I was shocked, dismayed, angered and in disbelief after reading your article “Naturopathic Doctors Advocate Licensure in Arkansas” (Sept./Oct. 2015)
To be brief, because I could write volumes on this, Arkansas medicine has come a long way from the 19th century in discarding bleeding, leeches, snake oil, goat gland surgery for male impotence, etc.
As a medical student, I did not even know of the existence of “naturopaths” until on my neurosurgical rotation I received a patient from north Arkansas. He had been “treated” for many months by a naturopath for a scalp infection. By the time he arrived to us, the fungal infection was the size of a tennis ball and had eroded well into his calvarium.

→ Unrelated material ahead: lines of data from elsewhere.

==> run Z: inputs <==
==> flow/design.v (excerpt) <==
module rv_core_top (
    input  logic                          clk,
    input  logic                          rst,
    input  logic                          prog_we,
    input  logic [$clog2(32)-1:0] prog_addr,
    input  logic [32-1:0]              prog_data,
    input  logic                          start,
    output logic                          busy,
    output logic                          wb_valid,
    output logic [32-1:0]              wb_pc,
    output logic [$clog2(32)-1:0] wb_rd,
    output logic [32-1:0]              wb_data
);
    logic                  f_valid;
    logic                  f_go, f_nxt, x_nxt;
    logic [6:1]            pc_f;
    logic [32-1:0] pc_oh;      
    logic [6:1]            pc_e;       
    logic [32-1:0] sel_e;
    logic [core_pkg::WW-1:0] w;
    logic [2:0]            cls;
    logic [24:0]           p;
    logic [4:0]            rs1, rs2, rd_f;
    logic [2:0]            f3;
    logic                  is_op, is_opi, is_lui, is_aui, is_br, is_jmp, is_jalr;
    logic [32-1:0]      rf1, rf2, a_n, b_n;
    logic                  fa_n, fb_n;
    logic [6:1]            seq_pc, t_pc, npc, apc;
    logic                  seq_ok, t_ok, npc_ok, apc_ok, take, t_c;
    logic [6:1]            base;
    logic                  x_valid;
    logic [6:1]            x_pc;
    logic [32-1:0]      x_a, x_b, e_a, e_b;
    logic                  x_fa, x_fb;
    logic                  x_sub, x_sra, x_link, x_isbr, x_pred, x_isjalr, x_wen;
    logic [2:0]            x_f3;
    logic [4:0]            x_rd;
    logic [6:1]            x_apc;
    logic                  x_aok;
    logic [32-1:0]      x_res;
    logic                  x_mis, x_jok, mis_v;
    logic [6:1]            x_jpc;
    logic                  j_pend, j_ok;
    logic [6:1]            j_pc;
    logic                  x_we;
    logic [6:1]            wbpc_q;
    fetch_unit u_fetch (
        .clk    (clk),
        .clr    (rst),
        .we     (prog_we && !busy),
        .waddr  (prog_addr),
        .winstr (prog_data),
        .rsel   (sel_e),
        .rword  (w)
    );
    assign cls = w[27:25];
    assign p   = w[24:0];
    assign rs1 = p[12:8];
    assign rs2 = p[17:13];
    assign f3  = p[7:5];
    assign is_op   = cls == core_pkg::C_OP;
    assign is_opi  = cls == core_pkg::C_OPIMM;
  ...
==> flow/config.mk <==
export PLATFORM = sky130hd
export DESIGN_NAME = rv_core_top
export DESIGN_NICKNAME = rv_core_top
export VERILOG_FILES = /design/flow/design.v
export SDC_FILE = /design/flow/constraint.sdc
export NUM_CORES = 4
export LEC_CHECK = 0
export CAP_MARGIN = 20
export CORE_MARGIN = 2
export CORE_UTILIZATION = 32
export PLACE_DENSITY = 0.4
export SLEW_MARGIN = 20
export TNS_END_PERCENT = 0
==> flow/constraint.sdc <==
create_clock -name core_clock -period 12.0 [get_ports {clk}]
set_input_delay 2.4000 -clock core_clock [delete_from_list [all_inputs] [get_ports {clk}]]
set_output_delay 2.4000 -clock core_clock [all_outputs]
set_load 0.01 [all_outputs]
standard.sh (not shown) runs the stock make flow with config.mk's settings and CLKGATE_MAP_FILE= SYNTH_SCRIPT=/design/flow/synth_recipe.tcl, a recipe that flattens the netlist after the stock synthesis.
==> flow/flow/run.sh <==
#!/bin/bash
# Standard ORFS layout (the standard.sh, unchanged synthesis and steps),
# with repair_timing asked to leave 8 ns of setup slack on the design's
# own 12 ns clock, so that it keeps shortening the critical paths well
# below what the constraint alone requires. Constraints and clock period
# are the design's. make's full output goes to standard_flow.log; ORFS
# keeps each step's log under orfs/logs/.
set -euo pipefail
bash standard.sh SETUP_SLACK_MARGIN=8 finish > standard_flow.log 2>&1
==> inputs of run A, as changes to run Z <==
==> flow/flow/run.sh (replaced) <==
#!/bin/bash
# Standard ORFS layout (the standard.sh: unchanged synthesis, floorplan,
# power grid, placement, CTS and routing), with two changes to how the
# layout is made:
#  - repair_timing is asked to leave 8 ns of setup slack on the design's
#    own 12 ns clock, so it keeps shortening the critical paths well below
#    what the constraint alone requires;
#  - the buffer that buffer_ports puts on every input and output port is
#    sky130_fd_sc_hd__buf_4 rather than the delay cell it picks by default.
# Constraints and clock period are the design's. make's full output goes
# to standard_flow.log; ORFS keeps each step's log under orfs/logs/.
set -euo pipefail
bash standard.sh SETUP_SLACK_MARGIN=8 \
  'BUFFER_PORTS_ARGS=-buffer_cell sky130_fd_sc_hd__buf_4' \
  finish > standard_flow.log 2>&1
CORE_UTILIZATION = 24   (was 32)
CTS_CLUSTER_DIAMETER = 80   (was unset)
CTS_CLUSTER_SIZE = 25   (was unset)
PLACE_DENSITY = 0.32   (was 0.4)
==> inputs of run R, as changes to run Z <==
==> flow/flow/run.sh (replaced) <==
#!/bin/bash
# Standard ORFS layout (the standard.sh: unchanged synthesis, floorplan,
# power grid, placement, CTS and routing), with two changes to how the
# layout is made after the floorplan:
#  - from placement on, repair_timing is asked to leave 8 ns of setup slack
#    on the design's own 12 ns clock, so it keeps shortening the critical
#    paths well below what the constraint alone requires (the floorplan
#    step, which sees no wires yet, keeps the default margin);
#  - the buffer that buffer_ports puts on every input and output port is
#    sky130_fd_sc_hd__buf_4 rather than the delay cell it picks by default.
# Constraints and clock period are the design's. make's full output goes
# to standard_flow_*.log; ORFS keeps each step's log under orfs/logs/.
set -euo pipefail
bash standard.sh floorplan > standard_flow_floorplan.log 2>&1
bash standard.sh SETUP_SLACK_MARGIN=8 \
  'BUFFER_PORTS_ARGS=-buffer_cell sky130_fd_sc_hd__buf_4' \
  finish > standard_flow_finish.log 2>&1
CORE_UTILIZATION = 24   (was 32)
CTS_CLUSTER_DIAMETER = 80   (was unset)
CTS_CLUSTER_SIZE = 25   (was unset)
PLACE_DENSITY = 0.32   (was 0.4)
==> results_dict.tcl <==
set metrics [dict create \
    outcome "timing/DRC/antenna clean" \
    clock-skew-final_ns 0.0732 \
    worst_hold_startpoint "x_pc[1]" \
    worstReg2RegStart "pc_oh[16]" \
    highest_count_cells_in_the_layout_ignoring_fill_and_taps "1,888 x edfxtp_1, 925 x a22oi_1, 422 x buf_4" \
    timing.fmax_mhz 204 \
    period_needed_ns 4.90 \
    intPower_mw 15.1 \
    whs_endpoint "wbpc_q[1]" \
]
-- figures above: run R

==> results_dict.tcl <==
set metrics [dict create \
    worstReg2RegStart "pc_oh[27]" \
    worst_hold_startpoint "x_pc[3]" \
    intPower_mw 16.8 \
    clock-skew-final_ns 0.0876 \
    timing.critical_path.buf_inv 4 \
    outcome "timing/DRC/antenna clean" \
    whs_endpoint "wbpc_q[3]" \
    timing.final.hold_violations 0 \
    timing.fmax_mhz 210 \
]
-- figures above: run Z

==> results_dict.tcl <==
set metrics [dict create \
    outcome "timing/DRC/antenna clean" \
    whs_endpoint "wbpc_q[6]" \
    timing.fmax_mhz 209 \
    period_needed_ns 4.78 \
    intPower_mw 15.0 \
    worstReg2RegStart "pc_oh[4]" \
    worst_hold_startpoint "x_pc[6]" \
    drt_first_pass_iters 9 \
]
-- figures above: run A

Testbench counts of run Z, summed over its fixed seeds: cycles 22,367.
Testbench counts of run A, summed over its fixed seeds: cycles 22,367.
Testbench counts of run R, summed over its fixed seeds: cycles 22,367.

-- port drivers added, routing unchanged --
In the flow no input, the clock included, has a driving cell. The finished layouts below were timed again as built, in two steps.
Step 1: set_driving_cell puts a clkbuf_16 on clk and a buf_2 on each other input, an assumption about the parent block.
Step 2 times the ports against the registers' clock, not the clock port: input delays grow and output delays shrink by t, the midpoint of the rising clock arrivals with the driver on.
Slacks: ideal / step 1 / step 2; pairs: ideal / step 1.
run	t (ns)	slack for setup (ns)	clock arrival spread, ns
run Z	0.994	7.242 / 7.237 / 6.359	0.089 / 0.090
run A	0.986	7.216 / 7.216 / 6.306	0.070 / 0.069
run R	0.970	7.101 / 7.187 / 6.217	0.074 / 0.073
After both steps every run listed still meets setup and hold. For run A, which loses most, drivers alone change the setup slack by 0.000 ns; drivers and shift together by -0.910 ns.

Everyone can make mistakes, but this was absurd beyond belief. The patient finally went to a real doctor who then referred him to UAMS.
A litmus test for quackery is advocating that water can cure or improve diseases beyond an expected placebo effect. That is exactly what homeopathy proposes. The greater the dilutions, the more effect the product is supposed to have. Some claim the water has “memory” which has been thoroughly debunked.
We need “evidenced-based medicine” – showing beneficial cost effective results, and NOT a return to the 19th century.
Now, I think I will try to calm my boiling blood. AMN can do better.